[PROVIDED RECORDS]
Background: an optimization exercise with open tools, aiming at small area. Do not read the settings as production practice. Function was checked by simulation only, so behaviour that the tests miss may differ from the original. No activity file was given, so power comes from the tool's default toggle rates.

==> flow/design.v <==
`timescale 1ns / 1ps
module uart(
    input clk,  
    input rst,  
    input rx,   
    output tx,  
    input transmit,          
    input [7:0] tx_byte,     
    output received,         
    output [7:0] rx_byte,    
    output is_receiving,     
    output is_transmitting,  
    output recv_error        
    );
parameter CLOCK_DIVIDE = 651;  
parameter RX_IDLE = 0;
parameter RX_CHECK_START = 1;
parameter RX_READ_BITS = 2;
parameter RX_CHECK_STOP = 3;
parameter RX_DELAY_RESTART = 4;
parameter RX_ERROR = 5;
parameter RX_RECEIVED = 6;
parameter TX_IDLE = 0;
parameter TX_SENDING = 1;
parameter TX_DELAY_RESTART = 2;
reg [10:0] rx_clk_divider;
reg [10:0] tx_clk_divider;
reg       rx_ff;
reg [2:0] recv_state;
reg [5:0] rx_countdown;
reg [3:0] rx_bits_remaining;
reg [7:0] rx_data;
reg tx_out;
reg [1:0] tx_state;
reg [5:0] tx_countdown;
reg [3:0] tx_bits_remaining;
reg [7:0] tx_data;
assign received = (recv_state == RX_RECEIVED);
assign recv_error = (recv_state == RX_ERROR);
assign is_receiving = (recv_state != RX_IDLE);
assign rx_byte = rx_data;
assign tx = tx_out;
assign is_transmitting = tx_state != TX_IDLE;
always @(posedge clk) begin
  if (rst) begin
    recv_state = RX_IDLE;
    tx_state = TX_IDLE;
    tx_out = 1;
  end
  else begin
    rx_ff <= rx;
  end
  rx_clk_divider = rx_clk_divider - 1'b1;
  if (!rx_clk_divider) begin
    rx_clk_divider = CLOCK_DIVIDE;
    rx_countdown = rx_countdown - 1'b1;
  end
  tx_clk_divider = tx_clk_divider - 1'b1;
  if (!tx_clk_divider) begin
    tx_clk_divider = CLOCK_DIVIDE;
    tx_countdown = tx_countdown - 1'b1;
  end
  case (recv_state)
    RX_IDLE: begin
      if (!rx_ff) begin
        rx_clk_divider = CLOCK_DIVIDE;
        rx_countdown = 8;
        recv_state = RX_CHECK_START;
      end
    end
    RX_CHECK_START: begin
      if (!rx_countdown) begin
        if (!rx_ff) begin
          rx_countdown = 16;
          rx_bits_remaining = 8;
          recv_state = RX_READ_BITS;
        end else begin
          recv_state = RX_ERROR;
        end
      end
    end
    RX_READ_BITS: begin
      if (!rx_countdown) begin
        rx_data = {rx_ff, rx_data[7:1]};
        rx_countdown = 16;
        rx_bits_remaining = rx_bits_remaining - 1'b1;
        recv_state = rx_bits_remaining ? RX_READ_BITS : RX_CHECK_STOP;
      end
    end
    RX_CHECK_STOP: begin
      if (!rx_countdown) begin
        recv_state = rx_ff ? RX_RECEIVED : RX_ERROR;
      end
    end
    RX_DELAY_RESTART: begin
      recv_state = rx_countdown ? RX_DELAY_RESTART : RX_IDLE;
    end
    RX_ERROR: begin
      rx_countdown = 32;
      recv_state = RX_DELAY_RESTART;
    end
    RX_RECEIVED: begin
      recv_state = RX_IDLE;
    end
    default: recv_state = RX_IDLE;
  endcase
  case (tx_state)
    TX_IDLE: begin
      if (transmit) begin
        tx_data = tx_byte;
        tx_clk_divider = CLOCK_DIVIDE;
        tx_countdown = 16;
        tx_out = 0;
        tx_bits_remaining = 8;
        tx_state = TX_SENDING;
      end
    end
    TX_SENDING: begin
      if (!tx_countdown) begin
        if (tx_bits_remaining) begin
          tx_bits_remaining = tx_bits_remaining - 1'b1;
          tx_out = tx_data[0];
          tx_data = {1'b0, tx_data[7:1]};
          tx_countdown = 16;
          tx_state = TX_SENDING;
        end else begin
          tx_out = 1;
          tx_countdown = 32;
          tx_state = TX_DELAY_RESTART;
        end
      end
    end
    TX_DELAY_RESTART: begin
      tx_state = tx_countdown ? TX_DELAY_RESTART : TX_IDLE;
    end
    default: tx_state = TX_IDLE;
  endcase
end
endmodule
`timescale 1ns / 1ps
module lab6(
  input  clk,
  input  reset_n,
  input  [3:0] usr_btn,
  output [3:0] usr_led,
  input  uart_rx,
  output uart_tx
);
localparam [2:0] S_MAIN_INIT = 0,
                 S_MAIN_PROMPT1 = 1, S_MAIN_READ_NUM1 = 2,
                 S_MAIN_PROMPT2=3, S_MAIN_READ_NUM2 =4,
                 S_MAIN_COMPUTE=5,S_MAIN_REPLY=6;
localparam [1:0] S_UART_IDLE = 0, S_UART_WAIT = 1,
                 S_UART_SEND = 2, S_UART_INCR = 3;
localparam INIT_DELAY = 100_000;  
localparam MEM_SIZE=128;
localparam MAIN_PROMPT_STR=0;
localparam SECOND_PROMPT_STR=34;
localparam DIVISION_REPLY=69;
reg [16-1:0] A;
reg [16-1:0] B;
reg [16-1:0] ans;
reg [16-1:0] remainder;
reg [4:0] counter;
reg [16-1:0] div_rem, div_q;
integer i;
wire enter_pressed;
wire print_enable, print_done;
reg [$clog2(MEM_SIZE):0] send_counter;
reg [2:0] P, P_next;
reg [1:0] Q, Q_next;
reg [$clog2(INIT_DELAY):0] init_counter;
reg [7:0] data[0:101];    
wire transmit;
wire received;
wire [7:0] rx_byte;
reg  [7:0] rx_temp;   
wire [7:0] tx_byte;
wire key_input;
wire is_receiving;
wire is_transmitting;
wire recv_error;
reg finish;
wire DIV_finish;
uart #(.CLOCK_DIVIDE(54)) uart(
  .clk(clk),
  .rst(~reset_n),
  .rx(uart_rx),
  .tx(uart_tx),
  .transmit(transmit),
  .tx_byte(tx_byte),
  .received(received),
  .rx_byte(rx_byte),
  .is_receiving(is_receiving),
  .is_transmitting(is_transmitting),
  .recv_error(recv_error)
);
always@(posedge clk)begin
    if(~reset_n)begin
        {data[0],data[1],data[2],data[3],data[4],data[5],data[6],data[7],data[8],data[9],data[10],data[11],data[12],data[13],data[14],data[15],data[16],data[17],
        data[18],data[19],data[20],data[21],data[22],data[23],data[24],data[25],data[26],data[27],data[28],data[29],data[30],data[31],data[32],data[33]}
        <={8'h0D,8'h0A,"Enter the first decimal number:",8'h00};    
    end
    else begin
        {data[34],data[35],data[36],data[37],data[38],data[39],data[40],data[41],data[42],data[43],data[44],data[45],data[46],data[47],data[48],data[49],data[50],data[51],
        data[52],data[53],data[54],data[55],data[56],data[57],data[58],data[59],data[60],data[61],data[62],data[63],data[64],data[65],data[66],data[67],data[68]}
        <={8'h0D,8'h0A,"Enter the second decimal number:",8'h00};  
        {data[69],data[70],data[71],data[72],data[73],data[74],data[75],data[76],data[77],data[78],data[79],data[80],data[81],data[82],
        data[83],data[84],data[85],data[86],data[87],data[88],data[89],data[90],data[91],data[92],data[93],data[94],data[95],data[96],data[97]}
        <={8'h0D,8'h0A,"The integer quotient is: 0x"};
        data[98] <= (ans[15:12] > 4'd9) ? ans[15:12] + 8'd55 : ans[15:12] + 8'd48 ;
        data[99] <= (ans[11:8] > 4'd9) ?  ans[11:8] + 8'd55 : ans[11:8] + 8'd48 ;
        data[100] <= (ans[7:4] > 4'd9) ? ans[7:4] + 8'd55 : ans[7:4] + 8'd48 ;
        data[101] <= (ans[3:0] > 4'd9) ? ans[3:0] + 8'd55 : ans[3:0] + 8'd48 ;     
    end
end
assign usr_led = counter;
assign enter_pressed = (rx_temp == 8'h0D);  
assign key_input=(rx_temp == 8'h30 || rx_temp == 8'h31 || rx_temp == 8'h32 || rx_temp == 8'h33 || rx_temp == 8'h34 || rx_temp == 8'h35 || rx_temp == 8'h36 || rx_temp == 8'h37 || rx_temp == 8'h38 || rx_temp == 8'h39);
assign tx_byte  = key_input ? rx_byte : (send_counter < 102) ? data[send_counter] : 8'h00;
assign print_enable = (P == S_MAIN_PROMPT1 || P == S_MAIN_PROMPT2 || P == S_MAIN_REPLY );
assign print_done = (Q==S_UART_INCR) ? (tx_byte == 8'h00) : ~print_enable;
assign DIV_finish = finish;
assign transmit = (Q_next == S_UART_WAIT || key_input);
always @(posedge clk) begin
  if (~reset_n) P <= S_MAIN_INIT;
  else P <= P_next;
end
always @(*) begin  
  case (P)
    S_MAIN_INIT:  
	   if (init_counter < INIT_DELAY) P_next = S_MAIN_INIT;
		else P_next = S_MAIN_PROMPT1;
    S_MAIN_PROMPT1:  
      if (print_done) P_next = S_MAIN_READ_NUM1;
      else P_next = S_MAIN_PROMPT1;
    S_MAIN_READ_NUM1:  
      if (enter_pressed) P_next = S_MAIN_PROMPT2;
      else P_next = S_MAIN_READ_NUM1;
    S_MAIN_PROMPT2:
      if(print_done) P_next = S_MAIN_READ_NUM2;
      else P_next = S_MAIN_PROMPT2;
    S_MAIN_READ_NUM2:
      if(enter_pressed) P_next = S_MAIN_COMPUTE;
      else P_next = S_MAIN_READ_NUM2;
    S_MAIN_COMPUTE:
        if(DIV_finish) P_next = S_MAIN_REPLY;
        else P_next = S_MAIN_COMPUTE;
    S_MAIN_REPLY:  
      if (print_done) P_next = S_MAIN_INIT;
      else P_next = S_MAIN_REPLY;
    default: P_next = S_MAIN_INIT;
  endcase
end
always @(posedge clk) begin
  if (~reset_n) init_counter <= 0;
  else if (P == S_MAIN_INIT) init_counter <= init_counter + 1'b1;
  else init_counter <= 0;
end
always@(posedge clk)begin
    if(~reset_n)begin
        A[16-1:0] <= 16'b0;
        B[16-1:0] <= 16'b0;
        ans [16-1:0] <= 16'b0;
        remainder [16-1:0] <= 16'b0;
        finish <= 1'b0;
        counter<=16;         
    end
    if(P == S_MAIN_INIT)begin
         A[16-1:0] <= 16'b0;
         B[16-1:0] <= 16'b0;
        ans [16-1:0] <= 16'b0;
        remainder [16-1:0] <= 16'b0;
        finish <= 1'b0; 
        counter<=16;             
    end
    if(P==S_MAIN_READ_NUM1 && key_input)begin
        A<=A*16'd10+({8'd0,rx_temp}-16'd48);
    end
    if(P==S_MAIN_READ_NUM2 && key_input)begin
        B<=B*16'd10+({8'd0,rx_temp}-16'd48);
    end
    if(P==S_MAIN_COMPUTE && !finish)begin
        div_rem = remainder;
        div_q = ans;
        for(i=16; i>0; i=i-1)begin
            div_rem = {div_rem[14:0],A[i-1]};
            if(div_rem >= B)begin
                div_rem = div_rem - B;
                div_q[i-1] = 1'b1;
            end
        end
        remainder <= div_rem;
        ans <= div_q;
        counter <= 0;
        finish <= 1'b1;
    end 
end
always @(posedge clk) begin
  if (~reset_n) Q <= S_UART_IDLE;
  else Q <= Q_next;
end
always @(*) begin  
  case (Q)
    S_UART_IDLE:  
      if (print_enable) Q_next = S_UART_WAIT;
      else Q_next = S_UART_IDLE;
    S_UART_WAIT:  
      if (is_transmitting == 1) Q_next = S_UART_SEND;
      else Q_next = S_UART_WAIT;
    S_UART_SEND:  
      if (is_transmitting == 0) Q_next = S_UART_INCR;  
      else Q_next = S_UART_SEND;
    S_UART_INCR:
      if (tx_byte == 8'h0) Q_next = S_UART_IDLE;  
      else Q_next = S_UART_WAIT;
  endcase
end
always @(posedge clk) begin
  case (P_next)
    S_MAIN_INIT: send_counter <= MAIN_PROMPT_STR;
    S_MAIN_READ_NUM1: send_counter <= SECOND_PROMPT_STR;
    S_MAIN_READ_NUM2: send_counter <= DIVISION_REPLY;
    default: send_counter <= send_counter + (Q_next == S_UART_INCR);
  endcase
end
always @(posedge clk) begin
  rx_temp <= (received)? rx_byte : 8'h0;
end
endmodule
==> flow/run.sh <==
#!/bin/bash
# synth_recipe.tcl (not shown) runs the flow's synth.tcl, then flattens the netlist and writes it again
# the make line also repeats each setting of config.mk as NAME=value (left out here)
make -C /OpenROAD-flow-scripts/flow DESIGN_CONFIG=/design/flow/config.mk WORK_HOME=/design/flow/orfs CLKGATE_MAP_FILE= SYNTH_SCRIPT=/design/flow/synth_recipe.tcl finish
==> flow/config.mk <==
export PLATFORM = sky130hd
export DESIGN_NAME = lab6
export DESIGN_NICKNAME = lab6
export VERILOG_FILES = /design/flow/design.v
export SDC_FILE = /design/flow/constraint.sdc
export NUM_CORES = 8
export LEC_CHECK = 0
export CAP_MARGIN = 20
export CORE_MARGIN = 2
export CORE_UTILIZATION = 40
export SLEW_MARGIN = 20
==> flow/constraint.sdc <==
create_clock -name core_clock -period 35.0 [get_ports {clk}]
set_input_delay 7.0000 -clock core_clock [delete_from_list [all_inputs] [get_ports {clk}]]
set_output_delay 7.0000 -clock core_clock [all_outputs]
set_load 0.01 [all_outputs]
==> out/metrics.cfg <==
[synthesis]
yosysTopAreaCellShare_pct=16.26
avgSynthCellArea_um2=7.808
ys.flop_type=edfxtp_1
async_reset_ff_share_pct=0
yosysSeqAreaShare_pct=18.77
synth_cell_types=103
ys_warn_count=3
synth_area_um2=27080
synth_seq_cells=196
synth_edf_count=116
synth.area.top_cells=ha_1 16%, edfxtp_1 13%, dfxtp_1 5.9%, xnor2_1 5.5%, nor2_1 5.1%
syn_inst=3469
yosysTopAreaCell=ha_1

[job]
drv_cap=0

[setup_path]
critical_path_class=flop to flop
slowest_delay_ns=0.57
worstSetupStartpoint=A[15]$_SDFFCE_PN0P_
slowest_stage=or4_1
regToRegEndpoint=remainder[6]$_SDFFCE_PN0P_
critPathMostFrequentCell=buf_4
start_kind=flop
crit_required_ns=35.21
crit_path_end_kind=flop
r2r_start=A[15]$_SDFFCE_PN0P_
rrSetupSlack_ns=1.64
path_max_fanout=15
crit_path_end=remainder[6]$_SDFFCE_PN0P_
reg2reg_depth=145
arrival_ns=33.58

[cts]
cts_buffers=17
clk_pin_slew_ns=0.09
clock_latency_ns=0.46
clock-root-buffer=clkbuf_16
htree_levels=4
cts.sinks=196
cts_tree=yes
cts_buffer_depth=2
hold_buffers=0

[sta]
fin_tns_setup_ns=0
fin_skew_ns=0.01852
final-hold-violation-count=0
worst_pin_slew_ns=0.9978
relSlewSlack_pct=31.76
fmax_mhz=29.97
min_period_over_period_pct=95.33
period_needed_ns=33.36
report.final.slew_viol_count=0
worst_hold_slack_ns=0.4596
setup_viol=0

[detailed_routing]
wl_per_cell_um=18.37
drtAntennaViolNets=0
drtIter0Drc=1977
drcViolationCount=0
vias=26561
drt-vias-per-instance=5.798
drtPass1Iterations=6
routed_wl_um=84140

[floorplan]
rows=95
start_util_pct=40.33
dieWidth_um=264.2
fp.dieArea_um2=69810
core_um2=67160
die_h_um=264.2
pin_count=12

[grt]
grt_max_degree=55
antenna_found_initial=1
grt_pass1_vias=24486
grt_overflow=0
grt_pass1_wl_um=132100
track_usage_pct=23.45

[power_and_ir_drop]
finalPower_uw=527.3
cellPowerDensity_nw_per_um2=16.81
p_leak_uw=0.01379
ir_drop_mv=0.03405

[layout]
layout_commonest_cell=nor2_1
layout_common_cells=364 x nor2_1, 348 x ha_1, 312 x buf_4, 264 x nand2_1, 224 x a21oi_1
fill_cells=6619
nets=4073
drive_gt1_share_pct=14.84
utilization_pct=46.69
area_growth_pct=15.77

[worst_hold_path]
hold_depth=1
min_path_type=flop to flop

[place]
io_buffers=3
dp_hpwl_um=64500
gp_congestion=0.9419

[status]
status=no timing/DRC/antenna violations

==> worst min-delay path by stage <==
stage	slack, ns	from	end
floorplan	0.42	init_counter[0]$_SDFF_PN0_	init_counter[0]$_SDFF_PN0_
finish	0.46	init_counter[0]$_SDFF_PN0_	init_counter[0]$_SDFF_PN0_
global route	0.50	init_counter[0]$_SDFF_PN0_	init_counter[0]$_SDFF_PN0_
global placement	0.43	init_counter[0]$_SDFF_PN0_	init_counter[0]$_SDFF_PN0_
CTS	0.46	init_counter[0]$_SDFF_PN0_	init_counter[0]$_SDFF_PN0_
detailed placement	0.44	init_counter[0]$_SDFF_PN0_	init_counter[0]$_SDFF_PN0_
==> registers in the layout (all words and copies together), names as in the netlist, 4 cells and up <==
name,flops
send_counter,8
ans,16
uart.tx_countdown,6
uart.tx_clk_divider,11
uart.tx_data,8
remainder,15
rx_temp,8
init_counter,18
uart.tx_bits_remaining,4
A,16
B,16
uart.rx_bits_remaining,4
uart.rx_clk_divider,11
data,28
uart.rx_data,8
uart.rx_countdown,6
==> layout make-up <==
type	count	area (um^2)	area share, %
Clock inverter	15	226.5	0.7222
Sequential cell	196	5085	16.22
Clock buffer	17	425.4	1.357
Tap cell	873	1092	3.484
Timing Repair Buffer	322	2464	7.857
Multi-Input combinational cell	2958	21310	67.96
Antenna cell	1	2.502	0.007981
Inverter	199	750.7	2.394
==> repair_timing <==
action / CTS / global route
buffers inserted: 2 / 28
endpoints found under the hold margin: 0 / 0
resized for setup: 8 / 126
setup endpoints to repair: 16 / 17
pin swaps: 1 / 38
==> worst max-delay path, delay by kind of cell, from the launching register on <==
kind                     cells  cell delay (ns)
adder cells (fa/ha/maj)     17             5.17
multiplexers                 6             1.88
buffers and inverters       24             3.70
flip-flops                   1             0.43
AND/OR/NAND/NOR             30             7.33
AO/OA/AOI/OAI               68            14.53
==> cell families (layout without fill, tap and decap cells) <==
| kind of cell | after synthesis | after routing | synth area share [%] |
|---|---|---|---|
| buffers and inverters | 318 | 553 | 4.643 |
| and+or+nand+nor | 1213 | 1213 | 22.04 |
| DFF | 196 | 196 | 18.77 |
| xor gates and xnor gates | 261 | 261 | 8.440 |
| AOI/OAI and AO/OA | 1045 | 1045 | 25.80 |
| other | 1 | 5 | 0.01385 |
| muxes | 63 | 63 | 2.559 |
| adders and majority gates | 372 | 372 | 17.74 |
==> metal layers <==
layer,track usage [%],share of wire (%),vias up,wire length [um]
met4,5.559,2.0,0,1642
li1,-,-,13313,-
met1,33.78,48,12532,40570
met3,1.603,5.0,90,4205
met2,38.09,45,626,37730
met5,0,0,-,0
==> where the power goes <==
| part | switching, uW | leakage, uW | total, uW | internal [uW] |
|---|---|---|---|---|
| sequential | 14.8 | 0.00192 | 269 | 255 |
| clock | 105 | 0.000316 | 216 | 112 |
| combinational | 21.0 | 0.0116 | 41.4 | 20.4 |
==> through the flow <==
step                cells  setup slack [ns]  instance area (um^2)
finish               4581             1.636                 31360
global route         4580           -0.2021                 31350
CTS                  4552          0.007741                 30630
detailed placement   4518           -0.2696                 29930
global placement     4518           -0.2858                 29920
floorplan            3472           0.02340                 27110
==> cells in the mapped netlist (all sizes together), types with 26 or more instances <==
cell / number
a211oi: 35
a21boi: 31
a21o: 74
a21oi: 239
a31oi: 32
and2: 26
and3: 29
buf: 43
clkbuf: 76
dfxtp: 80
edfxtp: 116
ha: 352
inv: 197
mux2: 41
nand2: 267
nand2b: 58
nand3: 78
nand4: 50
nor2: 372
nor2b: 51
nor3: 106
o211ai: 37
o21a: 76
o21ai: 242
o31ai: 29
or3: 38
xnor2: 170
xor2: 91

## afterwards: timing with drivers on the ports
In the flow no input, the clock included, has a driving cell. The finished layout below was timed again as built, in two steps. Step 1 (the two cells are an assumption about what drives the block):
set clk [get_ports {clk}]
set_driving_cell -lib_cell sky130_fd_sc_hd__clkbuf_16 $clk
set_driving_cell -lib_cell sky130_fd_sc_hd__buf_2 [delete_from_list [all_inputs] $clk]
Step 2 adds t to the input delays and takes it off the output delays; t is the mean of the earliest and latest rising clock arrival at the registers after step 1. Input paths then give back, and output paths get back, about the clock's delay inside the block. a / b / c = ideal ports / drivers / drivers and shift; a / b = the first two.
shift t [ns]: 0.522
setup slack, ns: 1.636 / 1.636 / 1.636
cell pins on the clock port's net: 1
After both steps setup and hold are still met in this run. For this run, drivers alone change the setup slack by 0.000 ns; drivers and shift together by 0.000 ns.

[TASK REQUIREMENTS] Lines after the one containing "parameter RX_CHECK_STOP = 3;" are not part of the task. Output the entries exactly from their first line through that one.

[OUTPUT]
Background: an optimization exercise with open tools, aiming at small area. Do not read the settings as production practice. Function was checked by simulation only, so behaviour that the tests miss may differ from the original. No activity file was given, so power comes from the tool's default toggle rates.

==> flow/design.v <==
`timescale 1ns / 1ps
module uart(
    input clk,  
    input rst,  
    input rx,   
    output tx,  
    input transmit,          
    input [7:0] tx_byte,     
    output received,         
    output [7:0] rx_byte,    
    output is_receiving,     
    output is_transmitting,  
    output recv_error        
    );
parameter CLOCK_DIVIDE = 651;  
parameter RX_IDLE = 0;
parameter RX_CHECK_START = 1;
parameter RX_READ_BITS = 2;
parameter RX_CHECK_STOP = 3;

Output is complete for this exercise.